### Directions
Find the line holding "Final setup fails: 0" in the entries below. Give it again exactly, along with every line after it up to and including the line holding "First-pass GRT wire length: 6120 um".

### Records to process

[config.mk]
export PLATFORM = sky130hd
export DESIGN_NAME = timer_irq
export DESIGN_NICKNAME = d
export VERILOG_FILES = /design/src/rtl/timer_irq_pkg.sv /design/src/rtl/timer_irq_presc.sv /design/src/rtl/timer_irq.sv
export SDC_FILE = /design/constraint.sdc
export NUM_CORES = 1
export LEC_CHECK = 0
export BUFFER_PORTS_ARGS = -buffer_cell sky130_fd_sc_hd__buf_4
export CORE_MARGIN = 2
export CORE_UTILIZATION = 55
export DETAILED_ROUTE_END_ITERATION = 10
export PLACE_DENSITY = 0.77
export SYNTH_ARGS = -nofsm -noshare
export SYNTH_HDL_FRONTEND = slang
export SYNTH_SLANG_ARGS = --single-unit
[constraint.sdc]
create_clock -name clk -period 2.29 [get_ports clk]
set_input_delay 0.458 -clock clk [delete_from_list [all_inputs] [get_ports clk]]
set_output_delay 0.458 -clock clk [all_outputs]
set_load 0.01 [all_outputs]
[src/rtl/timer_irq_pkg.sv]
// Shared definitions for the timer_irq peripheral: FSM state encodings and
// control-register bit positions.
package timer_irq_pkg;

  localparam int unsigned DATA_W       = 8;
  localparam int unsigned CTRL_EN      = 0;
  localparam int unsigned CTRL_PER     = 1;
  localparam int unsigned CTRL_DIV_LSB = 2;

  localparam logic [0:0] ST_IDLE = 1'b0;
  localparam logic [0:0] ST_RUN  = 1'b1;

endpackage

[src/rtl/timer_irq_presc.sv]
// Prescaler for timer_irq: counts 0..div while run is high and flags the
// last count of each period with tick.
// Ports:
//   clk, reset : clock, synchronous active-high reset
//   clr        : restart the period from 0 (dominates run)
//   run        : count enable; the counter holds while low
//   div        : divisor, tick period is div+1 cycles
//   tick       : high in the cycle where the counter equals div
module timer_irq_presc #(
  parameter int unsigned PSEL_W = 6
) (
  input  logic              clk,
  input  logic              reset,
  input  logic              clr,
  input  logic              run,
  input  logic [PSEL_W-1:0] div,
  output logic              tick
);

  logic [PSEL_W-1:0] presc_q, presc_d;

  assign tick = run && (presc_q == div);

  // Next prescaler value.
  always_comb begin
    presc_d = presc_q;
    if (clr) begin
      presc_d = '0;
    end else if (run) begin
      presc_d = tick ? '0 : presc_q + PSEL_W'(1);
    end
  end

  // Prescaler register.
  always_ff @(posedge clk) begin
    if (reset) begin
      presc_q <= '0;
    end else begin
      presc_q <= presc_d;
    end
  end

endmodule

[src/rtl/timer_irq.sv]
// Programmable down-counting timer with level interrupt, driven by CPU
// output-port writes and read back through a CPU input port.
// Ports:
//   clk, reset       : clock, synchronous active-high reset
//   we_load, we_ctrl : write strobes for the reload and control registers
//   wdata            : write data shared by both registers
//   ack              : end-of-interrupt pulse, clears irq
//   count            : current count
//   irq              : level interrupt request
//   overrun          : sticky, expiry while irq was still pending
//   running          : timer is in the RUN state
module timer_irq
  import timer_irq_pkg::*;
#(
  parameter int unsigned WIDTH  = 8,
  parameter int unsigned PSEL_W = 6
) (
  input  logic             clk,
  input  logic             reset,
  input  logic             we_load,
  input  logic             we_ctrl,
  input  logic [7:0]       wdata,
  input  logic             ack,
  output logic [WIDTH-1:0] count,
  output logic             irq,
  output logic             overrun,
  output logic             running
);

  logic [0:0]        state_q, state_d;
  logic [DATA_W-1:0] ctrl_q, ctrl_d;
  logic [WIDTH-1:0]  reload_q, reload_d;
  logic [WIDTH-1:0]  count_q, count_d;
  logic              irq_q, irq_d;
  logic              ovr_q, ovr_d;

  logic presc_clr;
  logic run;
  logic tick;
  logic wr;
  logic expire;
  logic dec;

  assign run     = (state_q == ST_RUN) && ctrl_q[CTRL_EN];
  assign wr      = we_load || we_ctrl;
  // Any register write in the same cycle swallows the tick.
  assign expire  = tick && (count_q == '0) && !wr;
  assign dec     = tick && (count_q != '0) && !wr;

  assign count   = count_q;
  assign irq     = irq_q;
  assign overrun = ovr_q;
  assign running = (state_q == ST_RUN);

  timer_irq_presc #(
    .PSEL_W (PSEL_W)
  ) u_presc (
    .clk   (clk),
    .reset (reset),
    .clr   (presc_clr),
    .run   (run),
    .div   (ctrl_q[CTRL_DIV_LSB +: PSEL_W]),
    .tick  (tick)
  );

  // Next-state and register update logic.
  always_comb begin
    state_d   = state_q;
    ctrl_d    = ctrl_q;
    reload_d  = reload_q;
    count_d   = count_q;
    irq_d     = irq_q;
    ovr_d     = ovr_q;
    presc_clr = 1'b0;

    if (we_load) begin
      reload_d  = wdata[WIDTH-1:0];
      count_d   = wdata[WIDTH-1:0];
      presc_clr = 1'b1;
    end

    if (we_ctrl) begin
      ctrl_d = wdata;
      if (wdata[CTRL_EN]) begin
        presc_clr = 1'b1;
        state_d   = ST_RUN;
      end else begin
        state_d = ST_IDLE;
        ovr_d   = 1'b0;
      end
    end

    if (dec) begin
      count_d = count_q - WIDTH'(1);
    end

    // A new expiry wins over a simultaneous ack.
    if (expire) begin
      irq_d = 1'b1;
      if (irq_q && !ack) begin
        ovr_d = 1'b1;
      end
      if (ctrl_q[CTRL_PER]) begin
        count_d = reload_q;
      end else begin
        ctrl_d[CTRL_EN] = 1'b0;
        state_d         = ST_IDLE;
      end
    end else if (ack) begin
      irq_d = 1'b0;
    end
  end

  // State and register bank.
  always_ff @(posedge clk) begin
    if (reset) begin
      state_q  <= ST_IDLE;
      ctrl_q   <= '0;
      reload_q <= '0;
      count_q  <= '0;
      irq_q    <= 1'b0;
      ovr_q    <= 1'b0;
    end else begin
      state_q  <= state_d;
      ctrl_q   <= ctrl_d;
      reload_q <= reload_d;
      count_q  <= count_d;
      irq_q    <= irq_d;
      ovr_q    <= ovr_d;
    end
  end

endmodule

==> run summary, run 1 <==
H-tree levels: 2
Post-layout nets: 224
Arrival @ worst endpoint: 2190 ps
Syn Area/Cell: 9.01 um^2
Hpwl dp: 2590 um
Initial core utilization: 0.566
Total global-route track usage: 0.236
Commonest non-fill, non-tap cell in the layout: dfxtp_1
Final setup fails: 0
Clock-pin slew on the worst setup and hold paths: 100 ps
Worst Hold Depth: 3
Via density: 5.79
Number of global-route vias before repair: 1355
Core area: 2980 um^2
Share of cells above drive strength 1: 0.178
CP top delay family: simple AND/OR/NAND/NOR gates
Pin count of the biggest net entering global routing: 35
CTS Hold Bufs: 0
Diode count: 0
Min-delay src: wdata[1]
Fmax: 0.521 GHz
Critical Path Fanout Max: 13
Post-route setup slack: 370 ps
Worst Hold Class: primary input to flop
Initial DRC count: 74
Cell variety after synth: 37
Final Hold Viols: 0
Slowest CP cell: or4_1
Root buf cell: clkbuf_4
Critical Path RT: 2560 ps
P per Cell Area: 592 nW/um^2
Initial antenna violation count: 0
Pre-antenna DRT Iters: 4
DRT Wirelength: 3590 um
Min Hold Slack: 378 ps
WS Path Type: flop to flop
Clock Tree Buf Depth: 2
Critical Path, Cell by Cell: xor2_1 > nor4_4 > nand3_2 > or4_1 > a21oi_1
Final cycle utilization of the critical path: 0.838
Peak VDD IR: 356 uV
FP Rows: 20
Port Buffers: 23
Die area: 3520 um^2
Sequential area share after synthesis: 0.392
Slew HR: 0.771
Post-Synthesis Cells: 187
Slew Limit Fails: 0
Status: finished clean
Congestion Overflow GR: 0
Chip width: 59.3 um
Crit path depth: 5
Setup crit end kind: flop
Drc violations: 0
Post-synthesis cell area: 1680 um^2
Average wire per standard cell: 14.9 um
Worst Setup Start Kind: flop
Sw Share: 0.286
CP Launch Point: u_presc.presc_q[0]
Clock power frac: 0.260
Placement Setup Slack: 411 ps
Max_cap viols: 0
Clock skew: 12.1 ps
Number of flops mapped to enable cells by yosys: 0
Setup_tns: 0 ps
Main flop type after synthesis: dfxtp_1
P_leak: 0.839 nW
TritonCTS sink count: 33
Synth warn: 0
Fraction of registers with async set/reset: 0
First-pass GRT wire length: 6120 um
R2r startpoint: u_presc.presc_q[0]
Mapped Nets: 202
Clock latency at the later pin of the worst-skew pair: 340 ps
Post-CTS Resized: 0
Tmin final: 1920 ps
RSZ-0062 raised after global routing: false
Die extent in y: 59.3 um
Vias post-DR: 1396
Postcts setup bufs: 0
Flops & latches, synth: 33
Internal Dissipation: 0.807 mW
TritonCTS Buffers: 5
Worst R2R Path Depth: 5
Part of the power in registers: 0.556
CTS tree: built
Most frequent cells in the layout: dfxtp_1, buf_4, mux2i_1
Slew @ Worst Pin: 343 ps
Logic pwr share: 0.183
Max incr delay on CP: 480 ps
ANT nets after route: 0
I/O pin count: 24
NetSw: 0.323 mW
Area delta synth->final: 13.3%
Routability cong.: 0.839
Worst Path Buf+Inv: 0
[worst paths after layout]
check	end	slack, ps
min reg2reg	reload_q[2]	480
min	reload_q[1]	380
max reg2reg	overrun	370
max	overrun	370
[metal layers]
layer	global-route usage	wire (um)	up-vias
li1	-	-	704
met5	0	0	-
met3	0.0764	154	7
met4	0.0909	72	0
met1	0.295	1620	656
met2	0.375	1740	29
[Yosys cell counts, drive strengths merged (2+ instances only)]
library cell,n,area [um^2]
dfxtp,33,661
mux2i,23,230
nor2,22,82.6
a21oi,20,104
xor2,11,96.3
nand2,10,37.5
nand2b,7,43.8
buf,5,25.0
inv,5,18.8
nor3,5,30.0
o22a,5,43.8
a21o,4,30.0
clkbuf,4,15.0
nand4,4,25.0
nor2b,4,25.0
o21ai,4,20.0
nor4,3,40.0
xnor2,3,26.3
a311oi,2,17.5
ha,2,25.0
nand3,2,15.0
or3,2,12.5
or4,2,18.8
[cells by family (layout without fill, tap and decap cells)]
family,after synthesis,after routing,synth area share
adder cells (fa/ha/maj),2,2,0.0149
XOR/XNOR,14,14,0.0728
multiplexers,23,23,0.137
buffers and inverters,14,35,0.0349
AO/OA/AOI/OAI,38,38,0.141
AND/OR/NAND/NOR,63,63,0.207
flip-flops,33,33,0.392
[power groups by stage]
stage | combinational [mW] | clock [mW] | sequential [mW]
final | 0.207 | 0.294 | 0.629
after global routing | 0.230 | 0.336 | 0.633
after CTS | 0.208 | 0.304 | 0.628
after detailed placement | 0.207 | 0 | 0.642
after global placement | 0.202 | 0 | 0.640
after floorplan | 0.142 | 0 | 0.638
[worst reg2reg max path, cell delays in order, from the launching register on]
cell and delay [ps]:
dfxtp_1 430, xor2_1 130, nor4_4 370, nand3_2 300, or4_1 480, a21oi_1 150
[layout make-up]
type	instances	area, um^2
clock buffers	5	37.5
clock inverters	1	5.00
fillers	255	1070
inverters	5	18.8
multi-input cells	140	965
flip-flops and latches	33	661
well taps	33	41.3
repair buffers	24	180
[sequential cells by signal, summed over array words and instances (netlist names)]
signal	count
reload_q	8
ctrl_q	8
running	1
count	8
u_presc.presc_q	6
overrun	1
irq	1
[stage by stage]
step / cells / power (mW) / cell area, um^2 / util
final: 241 / 1.13 / 1910 / 0.641
after global routing: 241 / 1.20 / 1910 / 0.641
after CTS: 241 / 1.14 / 1910 / 0.641
after detailed placement: 235 / 0.849 / 1870 / 0.626
after global placement: 235 / 0.841 / 1870 / 0.626
after floorplan: 187 / 0.781 / 1680 / -
Note: power is estimated with default switching activity, not from simulation.
==> run 2, diff against run 1 <==
--- a/config.mk
+++ b/config.mk
@@ -7,9 +7,9 @@
 export LEC_CHECK = 0
 export BUFFER_PORTS_ARGS = -buffer_cell sky130_fd_sc_hd__buf_4
 export CORE_MARGIN = 2
-export CORE_UTILIZATION = 55
+export CORE_UTILIZATION = 50
 export DETAILED_ROUTE_END_ITERATION = 10
-export PLACE_DENSITY = 0.77
+export PLACE_DENSITY = 0.74
 export SYNTH_ARGS = -nofsm -noshare
 export SYNTH_HDL_FRONTEND = slang
 export SYNTH_SLANG_ARGS = --single-unit
==> constraint.sdc (replaced) <==
create_clock -name clk -period 1.65 [get_ports clk]
set_input_delay 0.33 -clock clk [delete_from_list [all_inputs] [get_ports clk]]
set_output_delay 0.33 -clock clk [all_outputs]
set_load 0.01 [all_outputs]
==> run summary, run 2 (same netlist as run 1, synthesis figures left out) <==
Vias post-DR: 1475
Drc violations: 0
Average wire per standard cell: 14.9 um
FP Rows: 21
Core area: 3280 um^2
Clock-pin slew on the worst setup and hold paths: 110 ps
Congestion Overflow GR: 0
Worst Hold Class: primary input to flop
Initial DRC count: 44
Max incr delay on CP: 460 ps
Crit path depth: 5
H-tree levels: 2
Pre-antenna DRT Iters: 4
CTS Hold Bufs: 0
Chip width: 62.0 um
Root buf cell: clkbuf_4
TritonCTS Buffers: 5
DRT Wirelength: 4110 um
Die extent in y: 62.0 um
Footprint of the multi-input gates: 1030 um^2
Initial antenna violation count: 0
CP top delay family: simple AND/OR/NAND/NOR gates
TritonCTS sink count: 33
Slew HR: 0.779
RSZ-0062 raised after global routing: true
Fin util: 0.661
Most frequent cells in the layout: buf_4, dfxtp_1, mux2i_1
Arrival @ worst endpoint: 1940 ps
Critical Path RT: 1940 ps
Hpwl dp: 2900 um
I/O pin count: 24
Worst Setup Start Kind: flop
Post-route setup slack: -1.40 ps
P_leak: 0.968 nW
Post-layout nets: 244
Filler Cells Inserted: 282
FF-to-FF End: overrun
Slew @ Worst Pin: 329 ps
Pin count of the biggest net entering global routing: 20
Status: finished with violations
First-pass GRT wire length: 6380 um
Clock latency at the later pin of the worst-skew pair: 350 ps
Final cycle utilization of the critical path: 1.00
Port Buffers: 23
Failing checks: setup timing
Total global-route track usage: 0.230
Die area: 3850 um^2
Area delta synth->final: 29.0%
Final setup fails: 1
Slowest CP cell: or4_4
Cells after DPL: 267
Worst Hold Depth: 3
Worst Path Buf+Inv: 0
Slew Limit Fails: 0
Register Area: 664 um^2
CTS tree: built
Tmin final: 1650 ps
P per Cell Area: 815 nW/um^2
Initial core utilization: 0.513
Min Hold Slack: 236 ps
Reg2Reg Setup Slack: -1 ps
Clock skew: 10.5 ps
Placement Setup Slack: -93.8 ps
Hold Path End: ctrl_q[2]
Number of global-route vias before repair: 1388
Routability cong.: 0.833
Max_cap viols: 0
Final non-filler cell total: 276
Worst R2R Path Depth: 5
R2r startpoint: u_presc.presc_q[2]
Share of cells above drive strength 1: 0.304
Fmax: 0.606 GHz
WS Path Type: flop to flop
Critical Path Fanout Max: 6
Clock Tree Buf Depth: 2
Min-delay src: wdata[2]
Via density: 5.34
Commonest non-fill, non-tap cell in the layout: buf_4
Peak VDD IR: 531 uV
Setup crit end kind: flop
ANT nets after route: 0
Final Hold Viols: 0
Critical Path, Cell by Cell: xor2_1 > nor3_2 > nand3_2 > or4_4 > a21oi_2
Diode count: 0
## run 2: routing by layer
metal,vias to the layer above,share of wire,global-route usage
met2,28,0.49,0.376
met3,8,0.032,0.0497
met4,0,0.017,0.100
li1,739,-,-
met5,-,0,0
met1,700,0.46,0.291
## run 2: per-stage QoR
stage	cell area, um^2	TNS [ps]	total power, mW
detailed placement	2030	-452	1.23
finish	2170	-1.40	1.77
global placement	2030	0	1.21
CTS	2120	-27.7	1.75
global route	2170	-168	1.85
floorplan	1690	0	1.09
## run 2: worst max path at each step
stage / start / endpoint
after floorplan: count[0] / overrun
after global placement: ctrl_q[2] / overrun
after detailed placement: ctrl_q[2] / overrun
after CTS: u_presc.presc_q[4] / count[6]
after global routing: u_presc.presc_q[4] / overrun
final: u_presc.presc_q[2] / overrun
## run 2: where the power goes
| group | total, mW | internal (mW) | leakage, nW | switching, mW |
|---|---|---|---|---|
| sequential | 0.869 | 0.834 | 0.272 | 0.0346 |
| clock | 0.531 | 0.247 | 0.0413 | 0.285 |
| combinational | 0.369 | 0.184 | 0.654 | 0.185 |
| total | 1.77 | 1.27 | 0.968 | 0.504 |
## run 2: cell type report
class                   count  share of cell area
clock buffers               7              0.0300
clock inverters             1             0.00230
inverters                   5             0.00864
multi-input cells         140               0.475
flip-flops and latches     33               0.306
well taps                  46              0.0265
repair buffers             44               0.152
## run 2: worst register-to-register path: stages, from the launching register on
cell and delay (ps):
dfxtp_1 370, xor2_1 170, nor3_2 270, nand3_2 180
or4_4 460, a21oi_2 140
## run 2: timing repair
item,CTS,global route
buffers inserted,1,0
pin swaps,3,2
cloned,0,0
endpoints found under the setup margin,10,11
endpoints found under the hold margin,0,0
gates resized for setup,5,9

### Written solution
Final setup fails: 0
Clock-pin slew on the worst setup and hold paths: 100 ps
Worst Hold Depth: 3
Via density: 5.79
Number of global-route vias before repair: 1355
Core area: 2980 um^2
Share of cells above drive strength 1: 0.178
CP top delay family: simple AND/OR/NAND/NOR gates
Pin count of the biggest net entering global routing: 35
CTS Hold Bufs: 0
Diode count: 0
Min-delay src: wdata[1]
Fmax: 0.521 GHz
Critical Path Fanout Max: 13
Post-route setup slack: 370 ps
Worst Hold Class: primary input to flop
Initial DRC count: 74
Cell variety after synth: 37
Final Hold Viols: 0
Slowest CP cell: or4_1
Root buf cell: clkbuf_4
Critical Path RT: 2560 ps
P per Cell Area: 592 nW/um^2
Initial antenna violation count: 0
Pre-antenna DRT Iters: 4
DRT Wirelength: 3590 um
Min Hold Slack: 378 ps
WS Path Type: flop to flop
Clock Tree Buf Depth: 2
Critical Path, Cell by Cell: xor2_1 > nor4_4 > nand3_2 > or4_1 > a21oi_1
Final cycle utilization of the critical path: 0.838
Peak VDD IR: 356 uV
FP Rows: 20
Port Buffers: 23
Die area: 3520 um^2
Sequential area share after synthesis: 0.392
Slew HR: 0.771
Post-Synthesis Cells: 187
Slew Limit Fails: 0
Status: finished clean
Congestion Overflow GR: 0
Chip width: 59.3 um
Crit path depth: 5
Setup crit end kind: flop
Drc violations: 0
Post-synthesis cell area: 1680 um^2
Average wire per standard cell: 14.9 um
Worst Setup Start Kind: flop
Sw Share: 0.286
CP Launch Point: u_presc.presc_q[0]
Clock power frac: 0.260
Placement Setup Slack: 411 ps
Max_cap viols: 0
Clock skew: 12.1 ps
Number of flops mapped to enable cells by yosys: 0
Setup_tns: 0 ps
Main flop type after synthesis: dfxtp_1
P_leak: 0.839 nW
TritonCTS sink count: 33
Synth warn: 0
Fraction of registers with async set/reset: 0
First-pass GRT wire length: 6120 um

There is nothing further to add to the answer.